In [None]:
# This Python 3 environment comes with many helpful analytics libraries installed
# It is defined by the kaggle/python Docker image: https://github.com/kaggle/docker-python
# For example, here's several helpful packages to load

import numpy as np # linear algebra
import pandas as pd # data processing, CSV file I/O (e.g. pd.read_csv)

# Input data files are available in the read-only "../input/" directory
# For example, running this (by clicking run or pressing Shift+Enter) will list all files under the input directory

import os
for dirname, _, filenames in os.walk('/kaggle/input'):
    for filename in filenames:
        print(os.path.join(dirname, filename))
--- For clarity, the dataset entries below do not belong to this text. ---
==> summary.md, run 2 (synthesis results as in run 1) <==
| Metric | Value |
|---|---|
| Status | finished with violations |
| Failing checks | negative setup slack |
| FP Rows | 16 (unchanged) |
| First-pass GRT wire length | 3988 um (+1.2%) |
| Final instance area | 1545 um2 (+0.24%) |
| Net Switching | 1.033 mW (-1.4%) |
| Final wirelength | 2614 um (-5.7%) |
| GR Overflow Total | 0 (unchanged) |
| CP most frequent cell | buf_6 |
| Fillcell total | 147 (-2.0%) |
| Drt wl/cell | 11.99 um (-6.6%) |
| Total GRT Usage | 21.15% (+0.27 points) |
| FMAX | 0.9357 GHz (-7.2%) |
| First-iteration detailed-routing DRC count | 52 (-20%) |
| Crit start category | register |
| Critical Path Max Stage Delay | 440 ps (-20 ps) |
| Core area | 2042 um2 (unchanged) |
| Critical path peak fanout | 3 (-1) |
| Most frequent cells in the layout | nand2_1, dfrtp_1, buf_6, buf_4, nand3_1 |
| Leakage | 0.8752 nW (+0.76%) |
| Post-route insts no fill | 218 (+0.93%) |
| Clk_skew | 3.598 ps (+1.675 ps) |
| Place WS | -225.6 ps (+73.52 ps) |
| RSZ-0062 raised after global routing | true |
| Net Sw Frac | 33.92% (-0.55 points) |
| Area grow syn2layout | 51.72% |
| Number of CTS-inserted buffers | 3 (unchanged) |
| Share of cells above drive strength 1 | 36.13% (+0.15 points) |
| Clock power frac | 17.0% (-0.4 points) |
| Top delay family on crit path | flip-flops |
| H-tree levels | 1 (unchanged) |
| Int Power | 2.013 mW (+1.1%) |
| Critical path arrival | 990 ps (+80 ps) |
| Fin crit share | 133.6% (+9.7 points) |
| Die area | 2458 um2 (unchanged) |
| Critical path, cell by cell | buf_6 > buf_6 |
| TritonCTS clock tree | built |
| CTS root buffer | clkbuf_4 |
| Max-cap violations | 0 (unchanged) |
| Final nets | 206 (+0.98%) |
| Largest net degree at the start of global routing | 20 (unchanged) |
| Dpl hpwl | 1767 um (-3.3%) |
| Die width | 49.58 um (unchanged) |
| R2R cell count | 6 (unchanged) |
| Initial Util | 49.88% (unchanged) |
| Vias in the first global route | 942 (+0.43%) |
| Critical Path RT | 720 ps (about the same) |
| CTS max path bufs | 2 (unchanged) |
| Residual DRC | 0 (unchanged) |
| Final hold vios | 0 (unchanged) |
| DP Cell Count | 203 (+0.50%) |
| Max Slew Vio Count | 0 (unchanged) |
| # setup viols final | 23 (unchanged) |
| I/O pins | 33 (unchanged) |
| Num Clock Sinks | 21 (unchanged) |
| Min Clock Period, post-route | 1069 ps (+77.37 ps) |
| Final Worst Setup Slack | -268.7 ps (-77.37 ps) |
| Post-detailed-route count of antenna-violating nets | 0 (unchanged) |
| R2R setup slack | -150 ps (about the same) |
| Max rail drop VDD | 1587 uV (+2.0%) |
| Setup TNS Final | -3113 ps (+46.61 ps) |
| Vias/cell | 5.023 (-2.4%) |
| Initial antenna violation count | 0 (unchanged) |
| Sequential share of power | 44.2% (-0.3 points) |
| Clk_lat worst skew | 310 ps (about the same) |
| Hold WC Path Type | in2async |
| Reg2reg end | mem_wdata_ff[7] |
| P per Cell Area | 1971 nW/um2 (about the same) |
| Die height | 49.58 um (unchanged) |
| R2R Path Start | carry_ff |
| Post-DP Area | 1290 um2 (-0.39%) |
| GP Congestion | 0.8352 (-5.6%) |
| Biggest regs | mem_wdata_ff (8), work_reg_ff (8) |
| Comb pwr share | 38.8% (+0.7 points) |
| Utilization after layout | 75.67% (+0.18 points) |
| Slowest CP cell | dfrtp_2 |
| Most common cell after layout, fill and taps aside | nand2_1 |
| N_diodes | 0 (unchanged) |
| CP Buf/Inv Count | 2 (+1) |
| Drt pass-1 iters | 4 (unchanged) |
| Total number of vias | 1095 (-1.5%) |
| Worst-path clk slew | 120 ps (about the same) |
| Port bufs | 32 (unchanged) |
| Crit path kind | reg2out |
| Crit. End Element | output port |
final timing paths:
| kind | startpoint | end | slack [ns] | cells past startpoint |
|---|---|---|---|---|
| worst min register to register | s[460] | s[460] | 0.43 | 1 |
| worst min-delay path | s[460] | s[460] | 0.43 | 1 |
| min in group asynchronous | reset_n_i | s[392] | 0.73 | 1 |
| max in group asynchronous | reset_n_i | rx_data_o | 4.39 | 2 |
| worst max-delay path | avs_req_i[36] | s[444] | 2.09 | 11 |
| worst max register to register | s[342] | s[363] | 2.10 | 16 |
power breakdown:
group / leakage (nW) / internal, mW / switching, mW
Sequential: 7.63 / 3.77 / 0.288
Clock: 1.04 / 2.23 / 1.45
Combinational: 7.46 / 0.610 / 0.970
File: config.mk
export PLATFORM = sky130hd
export DESIGN_NAME = usb_low_power_state_indicator
export DESIGN_NICKNAME = d
export VERILOG_FILES = /design/src/verilog/lp_state_pkg.sv /design/src/verilog/idle_detect.sv /design/src/verilog/usb_low_power_state_indicator.sv
export SDC_FILE = /design/constraint.sdc
export NUM_CORES = 1
export LEC_CHECK = 0
export ABC_AREA = 1
export ABC_CLOCK_PERIOD_IN_PS = 1700
export BUFFER_PORTS_ARGS = -buffer_cell sky130_fd_sc_hd__buf_2
export CAP_MARGIN = 20
export CORE_ASPECT_RATIO = 0.9
export CORE_MARGIN = 3
export CORE_UTILIZATION = 47
export DETAILED_ROUTE_END_ITERATION = 7
export GPL_TIMING_DRIVEN = 0
export PLACE_DENSITY = 0.79
export SYNTH_ARGS = -nofsm -noshare
export SYNTH_HDL_FRONTEND = slang
export SYNTH_SLANG_ARGS = --single-unit
File: constraint.sdc
create_clock -name clk -period 1.7 [get_ports clk]
set_clock_uncertainty 0.05 [all_clocks]
set_input_delay 0.34 -clock clk [delete_from_list [all_inputs] [get_ports clk]]
set_output_delay 0.34 -clock clk [all_outputs]
set_load 0.02 [all_outputs]
File: src/verilog/lp_state_pkg.sv
// Purpose: Shared constants and types for the low-power state indicator block
// Assumes: 25 MHz device clock, synchronous active-high reset
// Notes:   Times are kept in their own units and turned into cycle counts here
`default_nettype none
package lp_state_pkg;

  localparam int CLK_HZ          = 25_000_000;
  // Idle time before suspend, microseconds
  localparam int SUSPEND_IDLE_US = 3_000;
  // Longer than 3 ms means strictly more cycles than the figure
  localparam int SUSPEND_IDLE_CYC = (SUSPEND_IDLE_US * (CLK_HZ / 1_000_000)) + 1;
  localparam int IDLE_CNT_W      = 18;
  localparam int GPIO_N          = 8;

  localparam logic [IDLE_CNT_W-1:0] IDLE_CNT_RST = 18'h0_0000;
  localparam logic [GPIO_N-1:0]     GPIO_RST     = 8'h00;

  typedef enum logic [2:0] {
    ST_UNCONF  = 3'b001,
    ST_ACTIVE  = 3'b010,
    ST_SUSPEND = 3'b100
  } lp_state_type;

  typedef struct packed {
    logic busIdle;
    logic resumeDet;
    logic resumeGen;
    logic busReset;
    logic configDone;
  } bus_events_type;

  typedef struct packed {
    logic [GPIO_N-1:0] dir;
    logic [GPIO_N-1:0] level;
  } gpio_cfg_type;

endpackage
`default_nettype wire

File: src/verilog/idle_detect.sv
// Purpose: Counts continuous bus idle and flags a suspend request
// Assumes: busIdle already synchronised to clk
// Notes:   Flag is a level, held while idle continues past the limit
`default_nettype none
module idle_detect
  import lp_state_pkg::*;
(
  // Clock and reset
  input  wire logic clk,
  input  wire logic rst,
  // Bus state
  input  wire logic busIdle,
  output var  logic suspendSeen
);

  typedef struct packed {
    logic [IDLE_CNT_W-1:0] cnt;
    logic                  seen;
  } idle_state_type;

  idle_state_type st_ff;
  idle_state_type nxt_st;

  localparam logic [IDLE_CNT_W-1:0] LIMIT = IDLE_CNT_W'(SUSPEND_IDLE_CYC);

  always_comb begin
    nxt_st = st_ff;
    if (!busIdle) begin
      nxt_st.cnt  = IDLE_CNT_RST;
      nxt_st.seen = 1'b0;
    end else if (st_ff.cnt == LIMIT) begin
      nxt_st.seen = 1'b1;
    end else begin
      nxt_st.cnt = st_ff.cnt + 1'b1;
    end
  end

  always_ff @(posedge clk) begin
    if (rst) begin
      st_ff <= '{cnt: IDLE_CNT_RST, seen: 1'b0};
    end else begin
      st_ff <= nxt_st;
    end
  end

  assign suspendSeen = st_ff.seen;

endmodule // idle_detect
`default_nettype wire

File: src/verilog/usb_low_power_state_indicator.sv
// Purpose: Tracks the USB low-power state and drives the two state indicators
// Assumes: Bus event inputs come from the USB core on clk; busIdle is a raw line
// Notes:   Pads resolve tri-state and the weak pull to io_supply_rail
//
// Operation
// - Suspend signaling moves device into low power
// - Entering low power asserts both indicators
// - After reset indicators held until configuration done
// - Active-high indicator one when suspended or unconfigured, else zero
// - Active-low indicator always complements active-high
// - Resume, bus reset, device reset leave suspend
// - Indicator drivers disabled during reset, weak pull
// - General-purpose pins hold state while suspended
`default_nettype none
module usb_low_power_state_indicator
  import lp_state_pkg::*;
(
  // Clock and reset
  input  wire logic         clk,
  input  wire logic         rst,
  // USB core events
  input  wire bus_events_type busEvents,
  // GPIO configuration from the core
  input  wire gpio_cfg_type gpioCfgIn,
  input  wire logic         gpioCfgWrite,
  // Indicator pads
  output var  logic         suspendOut,
  output var  logic         suspendOutEn,
  output var  logic         suspendN,
  output var  logic         suspendNEn,
  // Held GPIO configuration and low-power flag
  output var  gpio_cfg_type gpioCfgOut,
  output var  logic         lowPower
);

  // ****************************************
  // Input synchronisation and idle detect
  // ****************************************
  typedef struct packed {
    logic         idleMeta;
    logic         idleSync;
    lp_state_type state;
    logic         ind;
    logic         indN;
    logic         drvEn;
    gpio_cfg_type gpio;
  } top_state_type;

  top_state_type st_ff;
  top_state_type nxt_st;
  logic          suspendSeen;

  idle_detect u_idle (
    .clk         (clk),
    .rst         (rst),
    .busIdle     (st_ff.idleSync),
    .suspendSeen (suspendSeen)
  );

  // ****************************************
  // State machine and indicators
  // ****************************************
  always_comb begin
    nxt_st          = st_ff;
    // Raw line only feeds the first stage
    nxt_st.idleMeta = busEvents.busIdle;
    nxt_st.idleSync = st_ff.idleMeta;
    nxt_st.drvEn    = 1'b1;
    case (st_ff.state)
      ST_UNCONF: begin
        if (busEvents.configDone) begin
          nxt_st.state = ST_ACTIVE;
        end
      end
      ST_ACTIVE: begin
        if (suspendSeen && !busEvents.busReset) begin
          nxt_st.state = ST_SUSPEND;
        end
      end
      ST_SUSPEND: begin
        if (busEvents.resumeDet || busEvents.resumeGen || busEvents.busReset) begin
          nxt_st.state = ST_ACTIVE;
        end
      end
      default: begin
        nxt_st.state = ST_UNCONF;
      end
    endcase
    nxt_st.ind = (nxt_st.state != ST_ACTIVE);
    // complement in its own flop, so the pin has no gate after it
    nxt_st.indN = ~nxt_st.ind;
    if (gpioCfgWrite && nxt_st.state != ST_SUSPEND && st_ff.state != ST_SUSPEND) begin
      nxt_st.gpio = gpioCfgIn;
    end
  end

  always_ff @(posedge clk) begin
    if (rst) begin
      st_ff <= '{idleMeta: 1'b0, idleSync: 1'b0, state: ST_UNCONF, ind: 1'b1,
                 indN: 1'b0, drvEn: 1'b0, gpio: '{dir: GPIO_RST, level: GPIO_RST}};
    end else begin
      st_ff <= nxt_st;
    end
  end

  assign suspendOut   = st_ff.ind;
  assign suspendN     = st_ff.indN;
  assign suspendOutEn = st_ff.drvEn;
  assign suspendNEn   = st_ff.drvEn;
  assign gpioCfgOut   = st_ff.gpio;
  assign lowPower     = st_ff.ind;

endmodule // usb_low_power_state_indicator
`default_nettype wire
# You can write up to 20GB to the current directory (/kaggle/working/) that gets preserved as output when you create a version using "Save & Run All" 
# You can also write temporary files to /kaggle/temp/, but they won't be saved outside of the current session

 **“Predicting Hotel Booking Cancellations with Python”**
1. Introduction
        By now, all of us are aware that the Covid-19 pandemic has sent shock waves of disruptions to worldwide travel plans as travel restrictions have been imposed and flights have beencancelled. This has contributed to visitors scrambling to cancel their bookings for hotels and tours. In fact,the global travel industry has been overwhelmed by the large number of corona-virus induced cancellations. But hotel cancellations are nothing new.

2. Objectives of Study
        •To evaluate feature importance i.e. which features are most important to predict hotel booking cancellations.
        •To predict the guests who are most likely to cancel their reservation and this will help to generate better forecasts and reduce business decision uncertainty.
        •Build a model that could predict bookings with a high cancellation probability.



In [None]:
#Import Libraries

import numpy as np
import pandas as pd
import seaborn as sns

import matplotlib.pyplot as plt
import statsmodels.formula.api as smf

from sklearn.metrics import accuracy_score, roc_auc_score, roc_curve, confusion_matrix, auc
from sklearn.model_selection import train_test_split, cross_val_score, GridSearchCV
from sklearn.preprocessing import LabelEncoder, StandardScaler 
from sklearn.tree import DecisionTreeClassifier
from sklearn.linear_model import LogisticRegression
from sklearn.svm import SVC

In [None]:
# load data:
hotel = pd.read_csv("/kaggle/input/hotel-booking-demand/hotel_bookings.csv")

In [None]:
# Quick look or Sample Data 
hotel.head()

1. **Data Cleaning**

In [None]:
# checking for missing values
hotel.isnull().sum()

In [None]:
# handling Missing values
hotel['children'].fillna(0,inplace=True)
hotel['country'].fillna('PRT',inplace=True)
hotel.drop(['agent','company'],axis=1,inplace=True)

**Data Visualization**

In [None]:
# How many Bookings were Cancelled at the Hotel?
sns.set(style = "darkgrid")
plt.title("Is Booking Canceled or not", fontdict = {'fontsize': 20})
ax = sns.countplot(x = "is_canceled", data = hotel)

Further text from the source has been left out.